A crash itself could cause corruption. However, this would normally not be so much corruption that the journal could not recover. Is the system normally shutdown via software, and from loss of power?

Previously, it was indeed a direct power outage, but later it was set to software shutdown and then power down, and still remains the same

It is possible that too much damage was done during the power outage. Any “repair” would basically cut out content of the filesystem. You can’t really say where that missing content would be from in most cases, but if you could boot, or clone and examine the clone, looking at the “lost+found/” subdirectory might offer hints. When content is truncated during a repair of corruption, this is where the excised content goes.

Note that filesystems are a tree structure. You might think that if a file is being written, then only the file would corrupt. However, that file is a content within a directory. The directory itself could be considered a “special type of file” which contains files. That directory is part of another directory (unless it is “/”). You can’t predict with any certainty exactly what would be corrupt or removed for repair. If there is sufficient unwritten and unflushed content, then repair might be needed, and without that, the kernel would refuse to mount the filesystem (knowing that further writes of a corrupt filesystem will further corrupt). Often, at that stage, you must manually repair the filesystem, which is when you get excised content going to “lost+found/”.
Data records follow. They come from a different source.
`src/rtl/calc_arb_pkg.sv`:
```
// calc_arb_pkg: shared FSM encoding, widths and op codes for calc_arbiter.
package calc_arb_pkg;
  localparam int OP_W = 2;
  localparam int DATA_W = 4;
  typedef enum logic [2:0] {S_IDLE, S_LAUNCH, S_WAIT, S_RESP, S_DRAIN} state_e;
  typedef enum logic [OP_W-1:0] {OP_ADD, OP_SUB, OP_AND, OP_OR} op_e;
endpackage

```
`src/rtl/rr_picker.sv`:
```
// rr_picker: first pending request at or above ptr_i, wrapping, as one-hot and index.
module rr_picker #(
  parameter int NREQ = 2,
  parameter int IW = 1
) (
  input  logic [NREQ-1:0] req_i,
  input  logic [IW-1:0]   ptr_i,
  output logic [NREQ-1:0] gnt_o,
  output logic [IW-1:0]   idx_o,
  output logic            vld_o
);
  always_comb begin
    idx_o = '0;
    vld_o = 1'b0;
    // Walk from the farthest slot back so the closest one to ptr_i wins.
    for (int k = NREQ - 1; k >= 0; k--) begin
      if (req_i[(int'(ptr_i) + k) % NREQ]) begin
        idx_o = IW'((int'(ptr_i) + k) % NREQ);
        vld_o = 1'b1;
      end
    end
    gnt_o = vld_o ? NREQ'(1) << idx_o : '0;
  end
endmodule

```
`src/rtl/calc_arbiter.sv`:
```
// calc_arbiter: round-robin sharing of one small_calc_top between NREQ requesters,
// with registered operands, one-cycle ack and a watchdog on the calculator's done.
module calc_arbiter
  import calc_arb_pkg::*;
#(
  parameter int NREQ = 2,
  parameter int TIMEOUT = 15
) (
  input  logic                   clk,
  input  logic                   rst_n,
  input  logic [NREQ-1:0]        req_i,
  input  logic [OP_W*NREQ-1:0]   op_flat_i,
  input  logic [DATA_W*NREQ-1:0] x_flat_i,
  input  logic [DATA_W*NREQ-1:0] y_flat_i,
  output logic [NREQ-1:0]        ack_o,
  output logic [DATA_W-1:0]      rsp_data_o,
  output logic                   err_o,
  output logic                   busy_o,
  output logic                   go_calc_o,
  output logic [OP_W-1:0]        calc_op_o,
  output logic [DATA_W-1:0]      calc_x_o,
  output logic [DATA_W-1:0]      calc_y_o,
  input  logic                   calc_done_i,
  input  logic [DATA_W-1:0]      calc_out_i
);
  localparam int IW = (NREQ > 1) ? $clog2(NREQ) : 1;
  localparam int WW = $clog2(TIMEOUT + 1);
  state_e state_q, state_d;
  logic [IW-1:0] rr_q, rr_d, g_q, g_d, pick_idx;
  logic [NREQ-1:0] pick_gnt;
  logic pick_vld;
  logic [OP_W-1:0] op_q, op_d;
  logic [DATA_W-1:0] x_q, x_d, y_q, y_d, rsp_q, rsp_d;
  logic [WW-1:0] wdog_q, wdog_d;
  logic err_q, err_d;
  rr_picker #(.NREQ(NREQ), .IW(IW)) u_pick (
    .req_i(req_i),
    .ptr_i(rr_q),
    .gnt_o(pick_gnt),
    .idx_o(pick_idx),
    .vld_o(pick_vld)
  );
  always_ff @(posedge clk or negedge rst_n) begin
    if (!rst_n) begin
      state_q <= S_IDLE;
      rr_q    <= '0;
      g_q     <= '0;
      op_q    <= '0;
      x_q     <= '0;
      y_q     <= '0;
      wdog_q  <= '0;
      rsp_q   <= '0;
      err_q   <= 1'b0;
    end else begin
      state_q <= state_d;
      rr_q    <= rr_d;
      g_q     <= g_d;
      op_q    <= op_d;
      x_q     <= x_d;
      y_q     <= y_d;
      wdog_q  <= wdog_d;
      rsp_q   <= rsp_d;
      err_q   <= err_d;
    end
  end
  always_comb begin
    state_d = state_q;
    rr_d    = rr_q;
    g_d     = g_q;
    op_d    = op_q;
    x_d     = x_q;
    y_d     = y_q;
    wdog_d  = wdog_q;
    rsp_d   = rsp_q;
    err_d   = err_q;
    case (state_q)
      S_IDLE: if (pick_vld) begin
        g_d = pick_idx;
        for (int i = 0; i < NREQ; i++) begin
          if (pick_gnt[i]) begin
            op_d = op_flat_i[i*OP_W +: OP_W];
            x_d  = x_flat_i[i*DATA_W +: DATA_W];
            y_d  = y_flat_i[i*DATA_W +: DATA_W];
          end
        end
        state_d = S_LAUNCH;
      end
      S_LAUNCH: begin
        wdog_d  = '0;
        state_d = S_WAIT;
      end
      // A done arriving on the timeout cycle still wins over the abort.
      S_WAIT: begin
        wdog_d = wdog_q + WW'(1);
        if (calc_done_i) begin
          rsp_d   = calc_out_i;
          err_d   = 1'b0;
          state_d = S_RESP;
        end else if (wdog_q == WW'(TIMEOUT)) begin
          rsp_d   = '0;
          err_d   = 1'b1;
          state_d = S_RESP;
        end
      end
      S_RESP: begin
        rr_d    = (g_q == IW'(NREQ - 1)) ? '0 : g_q + IW'(1);
        state_d = S_DRAIN;
      end
      S_DRAIN: state_d = (err_q || !calc_done_i) ? S_IDLE : S_DRAIN;
      default: state_d = S_IDLE;
    endcase
  end
  always_comb begin
    go_calc_o  = state_q == S_LAUNCH;
    busy_o     = state_q != S_IDLE;
    ack_o      = (state_q == S_RESP) ? NREQ'(1) << g_q : '0;
    rsp_data_o = (state_q == S_RESP) ? rsp_q : '0;
    err_o      = (state_q == S_RESP) && err_q;
  end
  assign calc_op_o = op_q;
  assign calc_x_o  = x_q;
  assign calc_y_o  = y_q;
endmodule

```
[src/rtl/pregrada_pkg.sv]
// rtl/pregrada_pkg.sv - shared constants, state encoding and coil phase table for the barrier stepper
package pregrada_pkg;

  localparam int STEP_DELAY_DEF   = 200000;
  localparam int SWEEP_STEPS_DEF  = 200;
  localparam int DWELL_CYCLES_DEF = 25000000;

  localparam logic [1:0] ST_IDLE  = 2'd0;
  localparam logic [1:0] ST_CLOSE = 2'd1;
  localparam logic [1:0] ST_DWELL = 2'd2;
  localparam logic [1:0] ST_OPEN  = 2'd3;

  localparam logic [3:0] MOTOR_OFF = 4'b0000;

  // Unipolar two-coils-on sequence; walking down the index closes, up reopens.
  function automatic logic [3:0] phase_pattern(input logic [1:0] idx);
    case (idx)
      2'd0:    phase_pattern = 4'b1100;
      2'd1:    phase_pattern = 4'b0110;
      2'd2:    phase_pattern = 4'b0011;
      default: phase_pattern = 4'b1001;
    endcase
  endfunction

  function automatic int max_int(input int a, input int b);
    max_int = (a > b) ? a : b;
  endfunction

endpackage

[src/rtl/step_tick.sv]
// rtl/step_tick.sv - step-rate prescaler; long_count lets the owner reuse the counter as a plain timer
module step_tick #(
  parameter int STEP_DELAY = 4,
  parameter int CW         = 3
) (
  input  logic          clk,
  input  logic          rst_n,
  input  logic          clear,
  input  logic          long_count,
  output logic [CW-1:0] count,
  output logic          tick
);

  assign tick = !clear && !long_count && (count == CW'(STEP_DELAY - 1));

  always_ff @(posedge clk or negedge rst_n) begin
    if (!rst_n) begin
      count <= '0;
    end else if (clear || tick) begin
      count <= '0;
    end else begin
      count <= count + 1'b1;
    end
  end

endmodule

[src/rtl/pregrada_stepper.sv]
// rtl/pregrada_stepper.sv - barrier actuator: close/dwell/reopen sweep per reject, one reject queued
// Define PREGRADA_HOLD_EN to keep the home phase energised while idle.
module pregrada_stepper
  import pregrada_pkg::*;
#(
  parameter int STEP_DELAY   = STEP_DELAY_DEF,
  parameter int SWEEP_STEPS  = SWEEP_STEPS_DEF,
  parameter int DWELL_CYCLES = DWELL_CYCLES_DEF,
  parameter int PW           = $clog2(SWEEP_STEPS + 1)
) (
  input  logic          clk,
  input  logic          rst_n,
  input  logic          reject_req,
  output logic          busy,
  output logic          done,
  output logic          drop,
  output logic [PW-1:0] position,
  output logic [3:0]    motor_pregrada
);

  localparam int TW = max_int(1, $clog2(max_int(STEP_DELAY, DWELL_CYCLES)));

  logic [1:0]    state;
  logic [1:0]    phase_idx;
  logic          pending;
  logic [PW-1:0] step_cnt;
  logic [TW-1:0] timer;
  logic          tick;
  logic          dwell_end;
  logic          last_step;
  logic          timer_clear;

  assign dwell_end   = (state == ST_DWELL) && (timer == TW'(DWELL_CYCLES - 1));
  assign last_step   = (step_cnt == PW'(SWEEP_STEPS - 1));
  assign timer_clear = (state == ST_IDLE) || dwell_end;

  step_tick #(
    .STEP_DELAY (STEP_DELAY),
    .CW         (TW)
  ) u_step_tick (
    .clk        (clk),
    .rst_n      (rst_n),
    .clear      (timer_clear),
    .long_count (state == ST_DWELL),
    .count      (timer),
    .tick       (tick)
  );

  always_ff @(posedge clk or negedge rst_n) begin
    if (!rst_n) begin
      state          <= ST_IDLE;
      phase_idx      <= 2'd0;
      pending        <= 1'b0;
      step_cnt       <= '0;
      position       <= '0;
      busy           <= 1'b0;
      done           <= 1'b0;
      drop           <= 1'b0;
      motor_pregrada <= MOTOR_OFF;
    end else begin
      done <= 1'b0;
      drop <= 1'b0;

      // A strobe outside IDLE is queued once; a second one is discarded.
      if (reject_req && (state != ST_IDLE)) begin
        if (pending) begin
          drop <= 1'b1;
        end else begin
          pending <= 1'b1;
        end
      end

      case (state)
        ST_IDLE: begin
          step_cnt <= '0;
          if (reject_req || pending) begin
            state   <= ST_CLOSE;
            busy    <= 1'b1;
            // A fresh strobe arriving while the queued one is consumed stays queued.
            pending <= pending && reject_req;
          end
        end

        ST_CLOSE: begin
          if (tick) begin
            phase_idx      <= phase_idx - 2'd1;
            motor_pregrada <= phase_pattern(phase_idx - 2'd1);
            if (position != PW'(SWEEP_STEPS)) begin
              position <= position + 1'b1;
            end
            if (last_step) begin
              step_cnt <= '0;
              state    <= ST_DWELL;
            end else begin
              step_cnt <= step_cnt + 1'b1;
            end
          end
        end

        ST_DWELL: begin
          if (dwell_end) begin
            state <= ST_OPEN;
          end
        end

        ST_OPEN: begin
          if (tick) begin
            phase_idx      <= phase_idx + 2'd1;
            motor_pregrada <= phase_pattern(phase_idx + 2'd1);
            if (position != '0) begin
              position <= position - 1'b1;
            end
            if (last_step) begin
              step_cnt <= '0;
              state    <= ST_IDLE;
              busy     <= 1'b0;
              done     <= 1'b1;
`ifndef PREGRADA_HOLD_EN
              // Coils drop out as the barrier reaches home so IDLE never holds torque.
              motor_pregrada <= MOTOR_OFF;
`endif
            end else begin
              step_cnt <= step_cnt + 1'b1;
            end
          end
        end

        default: begin
          state <= ST_IDLE;
        end
      endcase
    end
  end

endmodule

[config.mk]
export PLATFORM = sky130hd
export DESIGN_NAME = pregrada_stepper
export DESIGN_NICKNAME = d
export VERILOG_FILES = /design/src/rtl/pregrada_pkg.sv /design/src/rtl/step_tick.sv /design/src/rtl/pregrada_stepper.sv
export SDC_FILE = /design/constraint.sdc
export NUM_CORES = 1
export LEC_CHECK = 0
export CAP_MARGIN = 20
export CORE_MARGIN = 1.5
export CORE_UTILIZATION = 62
export CTS_BUF_LIST = sky130_fd_sc_hd__clkbuf_4
export CTS_CLUSTER_SIZE = 8
export DETAILED_ROUTE_END_ITERATION = 10
export PLACE_DENSITY = 0.79
export SETUP_SLACK_MARGIN = 0.02
export SLEW_MARGIN = 20
export SYNTH_ARGS = -nofsm -noshare
export SYNTH_HDL_FRONTEND = slang
export SYNTH_SLANG_ARGS = --single-unit
export TNS_END_PERCENT = 50
[constraint.sdc]
create_clock -name clk -period 3.1 [get_ports clk]
set_input_delay 0.31 -clock clk [delete_from_list [all_inputs] [get_ports clk]]
set_output_delay 0.31 -clock clk [all_outputs]
set_load 0.02 [all_outputs]
### config.mk
export PLATFORM = sky130hd
export DESIGN_NAME = font_rom_arbiter_flat
export DESIGN_NICKNAME = d
export VERILOG_FILES = /design/src/rtl/font_arb_pkg.sv /design/src/rtl/font_rom_arbiter_if.sv /design/src/rtl/arb_pick.sv /design/src/rtl/font_rom_arbiter.sv /design/src/flat_wrapper.sv
export SDC_FILE = /design/constraint.sdc
export NUM_CORES = 1
export LEC_CHECK = 0
export ABC_AREA = 1
export BUFFER_PORTS_ARGS = -buffer_cell sky130_fd_sc_hd__buf_2
export CAP_MARGIN = 20
export CORE_MARGIN = 2
export CORE_UTILIZATION = 40
export DETAILED_ROUTE_END_ITERATION = 10
export GPL_TIMING_DRIVEN = 0
export PLACE_DENSITY_LB_ADDON = 0.05
export SKIP_CTS_REPAIR_TIMING = 1
export SLEW_MARGIN = 10
export SYNTH_ARGS = -nofsm -noshare
export SYNTH_HDL_FRONTEND = slang
export SYNTH_SLANG_ARGS = --single-unit
### constraint.sdc
create_clock -name clk -period 1.9 [get_ports clk]
set_clock_uncertainty 0.1 [all_clocks]
set_input_delay 0.38 -clock clk [delete_from_list [all_inputs] [get_ports clk]]
set_output_delay 0.38 -clock clk [all_outputs]
set_load 0.005 [all_outputs]
### src/rtl/font_arb_pkg.sv
// font_arb_pkg: constants and helpers shared by the font ROM arbiter and the text overlay blocks.
//   FONT_ADDR_CHAR_W / FONT_ADDR_ROW_W : ROM address fields {char_addr, row_addr}
//   DEF_*                              : default arbiter geometry
//   id_w()                             : width of a binary requester id
package font_arb_pkg;

    localparam int unsigned FONT_ADDR_CHAR_W = 7;
    localparam int unsigned FONT_ADDR_ROW_W  = 4;
    localparam int unsigned DEF_ADDR_W       = FONT_ADDR_CHAR_W + FONT_ADDR_ROW_W;
    localparam int unsigned DEF_DATA_W       = 8;
    localparam int unsigned DEF_CNT_W        = 16;
    localparam int unsigned DEF_N_REQ        = 4;

    // Never returns 0 so a one-requester build still has a legal id vector.
    function automatic int unsigned id_w(input int unsigned n);
        return (n <= 1) ? 1 : $clog2(n);
    endfunction

endpackage
## src/rtl/nes_mmc_pkg.sv

```systemverilog
// nes_mmc_pkg: shared MMC1 encodings (mirroring, register indices, PRG modes, control reset value).
package nes_mmc_pkg;
    localparam logic [2:0] MIRROR_H   = 3'd0;
    localparam logic [2:0] MIRROR_V   = 3'd1;
    localparam logic [2:0] MIRROR_1SA = 3'd2;
    localparam logic [2:0] MIRROR_1SB = 3'd3;

    localparam logic [1:0] REG_CTRL = 2'd0;
    localparam logic [1:0] REG_CHR0 = 2'd1;
    localparam logic [1:0] REG_CHR1 = 2'd2;
    localparam logic [1:0] REG_PRG  = 2'd3;

    localparam logic [4:0] CTRL_RST = 5'h0C;

    typedef enum logic [1:0] {
        PRG_32K_A     = 2'd0,
        PRG_32K_B     = 2'd1,
        PRG_FIX_FIRST = 2'd2,
        PRG_FIX_LAST  = 2'd3
    } prg_mode_e;

    function automatic logic [2:0] mirror_of(input logic [1:0] m);
        return m == 2'd0 ? MIRROR_1SA :
               m == 2'd1 ? MIRROR_1SB :
               m == 2'd2 ? MIRROR_V   : MIRROR_H;
    endfunction
endpackage

```

## src/rtl/nes_mmc1_mapper_serial_loader.sv

```systemverilog
// nes_mmc1_serial_loader: MMC1 5-write serial port.
// Ports: i_clk/i_rstn clock and async active-low reset; i_cyc_en bus cycle strobe;
// i_wr_req write to $8000-$FFFF; i_bit7/i_bit0 write data bits; i_sel target register index;
// o_load one-cycle load pulse; o_ctrl_rst reset-bit write; o_data 5-bit value; o_sel register index.
// Optional: NES_MMC1_CONSEC_WR_FILTER_EN drops an accepted write directly following another.
module nes_mmc1_serial_loader
    import nes_mmc_pkg::*;
(
    input  logic       i_clk,
    input  logic       i_rstn,
    input  logic       i_cyc_en,
    input  logic       i_wr_req,
    input  logic       i_bit7,
    input  logic       i_bit0,
    input  logic [1:0] i_sel,
    output logic       o_load,
    output logic       o_ctrl_rst,
    output logic [4:0] o_data,
    output logic [1:0] o_sel
);
    logic [4:0] sr_q, sr_d;
    logic [2:0] cnt_q, cnt_d;
    logic       acc, wr;

    assign acc = i_cyc_en & i_wr_req;

`ifdef NES_MMC1_CONSEC_WR_FILTER_EN
    // Remembers whether the last bus cycle was an accepted write, so the second
    // write of a read-modify-write pair is dropped.
    logic flag_q, flag_d;
    assign wr     = acc & ~flag_q;
    assign flag_d = i_cyc_en ? acc : flag_q;
    always_ff @(posedge i_clk or negedge i_rstn) begin
        if (!i_rstn) flag_q <= 1'b0;
        else         flag_q <= flag_d;
    end
`else
    assign wr = acc;
`endif

    assign o_ctrl_rst = wr & i_bit7;
    assign o_load     = wr & ~i_bit7 & (cnt_q == 3'd4);
    assign o_data     = {i_bit0, sr_q[4:1]};
    assign o_sel      = i_sel;

    always_comb begin
        sr_d  = (o_ctrl_rst | o_load) ? 5'd0 : wr ? o_data : sr_q;
        cnt_d = (o_ctrl_rst | o_load) ? 3'd0 : wr ? cnt_q + 3'd1 : cnt_q;
    end

    always_ff @(posedge i_clk or negedge i_rstn) begin
        if (!i_rstn) begin
            sr_q  <= 5'd0;
            cnt_q <= 3'd0;
        end else begin
            sr_q  <= sr_d;
            cnt_q <= cnt_d;
        end
    end
endmodule

```

## src/rtl/nes_mmc1_mapper.sv

```systemverilog
// nes_mmc1_mapper: MMC1 (mapper 1) PRG/CHR banking, mirroring and PRG-RAM enable.
// Ports: i_clk/i_rstn clock and async active-low reset; i_bus_* CPU bus; o_mmc_rdata PRG read data;
// o_fl_addr/i_fl_rdata PRG flash; i_ppu_addr/o_chr_addr CHR banking; o_sram_addr_ext RAM page (0);
// o_prg_ram_en $6000-$7FFF enable; o_mirror_mode nametable mirroring; o_irq_n (always 1).
// Optional: NES_MMC1_CONSEC_WR_FILTER_EN (see nes_mmc1_serial_loader).
module nes_mmc1_mapper
    import nes_mmc_pkg::*;
#(
    parameter int unsigned PRG_BANK_W    = 4,
    parameter int unsigned PRG_LAST_BANK = 15,
    parameter int unsigned CHR_BANK_W    = 5,
    parameter logic [22:0] FL_PRG_BASE   = 23'h000000
) (
    input  logic                   i_clk,
    input  logic                   i_rstn,
    input  logic [15:0]            i_bus_addr,
    input  logic [7:0]             i_bus_wdata,
    input  logic                   i_bus_r_wn,
    input  logic                   i_bus_cyc_en,
    output logic [7:0]             o_mmc_rdata,
    output logic [22:0]            o_fl_addr,
    input  logic [7:0]             i_fl_rdata,
    input  logic [12:0]            i_ppu_addr,
    output logic [CHR_BANK_W+11:0] o_chr_addr,
    output logic [7:0]             o_sram_addr_ext,
    output logic                   o_prg_ram_en,
    output logic [2:0]             o_mirror_mode,
    output logic                   o_irq_n
);
    logic [4:0]            ctrl_q, ctrl_d, chr0_q, chr0_d, chr1_q, chr1_d, prg_q, prg_d;
    logic                  ld, ctrl_rst;
    logic [4:0]            ld_data;
    logic [1:0]            ld_sel;
    logic                  a14, ppu12;
    logic [1:0]            prg_mode;
    logic [PRG_BANK_W-1:0] prg_sel, prg_bank;
    logic [CHR_BANK_W-1:0] chr_bank;
    logic                  unused_wdata;

    assign unused_wdata = ^i_bus_wdata[6:1];

    nes_mmc1_serial_loader u_loader (
        .i_clk      (i_clk),
        .i_rstn     (i_rstn),
        .i_cyc_en   (i_bus_cyc_en),
        .i_wr_req   (~i_bus_r_wn & i_bus_addr[15]),
        .i_bit7     (i_bus_wdata[7]),
        .i_bit0     (i_bus_wdata[0]),
        .i_sel      (i_bus_addr[14:13]),
        .o_load     (ld),
        .o_ctrl_rst (ctrl_rst),
        .o_data     (ld_data),
        .o_sel      (ld_sel)
    );

    always_comb begin
        // A reset-bit write forces PRG mode 3 and keeps the other control bits.
        ctrl_d = ctrl_rst ? {ctrl_q[4], 2'b11, ctrl_q[1:0]} :
                 (ld && ld_sel == REG_CTRL) ? ld_data : ctrl_q;
        chr0_d = (ld && ld_sel == REG_CHR0) ? ld_data : chr0_q;
        chr1_d = (ld && ld_sel == REG_CHR1) ? ld_data : chr1_q;
        prg_d  = (ld && ld_sel == REG_PRG)  ? ld_data : prg_q;
    end

    always_ff @(posedge i_clk or negedge i_rstn) begin
        if (!i_rstn) begin
            ctrl_q <= CTRL_RST;
            chr0_q <= 5'd0;
            chr1_q <= 5'd0;
            prg_q  <= 5'd0;
        end else begin
            ctrl_q <= ctrl_d;
            chr0_q <= chr0_d;
            chr1_q <= chr1_d;
            prg_q  <= prg_d;
        end
    end

    assign a14      = i_bus_addr[14];
    assign ppu12    = i_ppu_addr[12];
    assign prg_mode = ctrl_q[3:2];
    assign prg_sel  = prg_q[PRG_BANK_W-1:0];

    always_comb begin
        prg_bank = (prg_mode == PRG_FIX_LAST)  ? (a14 ? PRG_BANK_W'(PRG_LAST_BANK) : prg_sel) :
                   (prg_mode == PRG_FIX_FIRST) ? (a14 ? prg_sel : '0) :
                   {prg_sel[PRG_BANK_W-1:1], a14};
        chr_bank = ctrl_q[4] ? (ppu12 ? chr1_q[CHR_BANK_W-1:0] : chr0_q[CHR_BANK_W-1:0]) :
                   {chr0_q[CHR_BANK_W-1:1], ppu12};
    end

    assign o_fl_addr       = i_bus_addr[15] ? FL_PRG_BASE + 23'({prg_bank, i_bus_addr[13:0]}) : 23'd0;
    assign o_mmc_rdata     = i_bus_addr[15] ? i_fl_rdata : 8'h00;
    assign o_chr_addr      = {chr_bank, i_ppu_addr[11:0]};
    assign o_mirror_mode   = mirror_of(ctrl_q[1:0]);
    assign o_prg_ram_en    = ~prg_q[4];
    assign o_sram_addr_ext = 8'h00;
    assign o_irq_n         = 1'b1;
endmodule

```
The filesystem might have nothing to do with the problems. Perhaps the power spike caused damage, perhaps not. But I don’t think you can reliably solve this when it is corrupt without flashing again. Note that you could clone this, and examine the clone even if you can’t examine the Jetson directly. This also has the advantage that you can use loopback to cover the clone, and run repair tools on the loopback device to see what would happen.

This topic was automatically closed 14 days after the last reply. New replies are no longer allowed.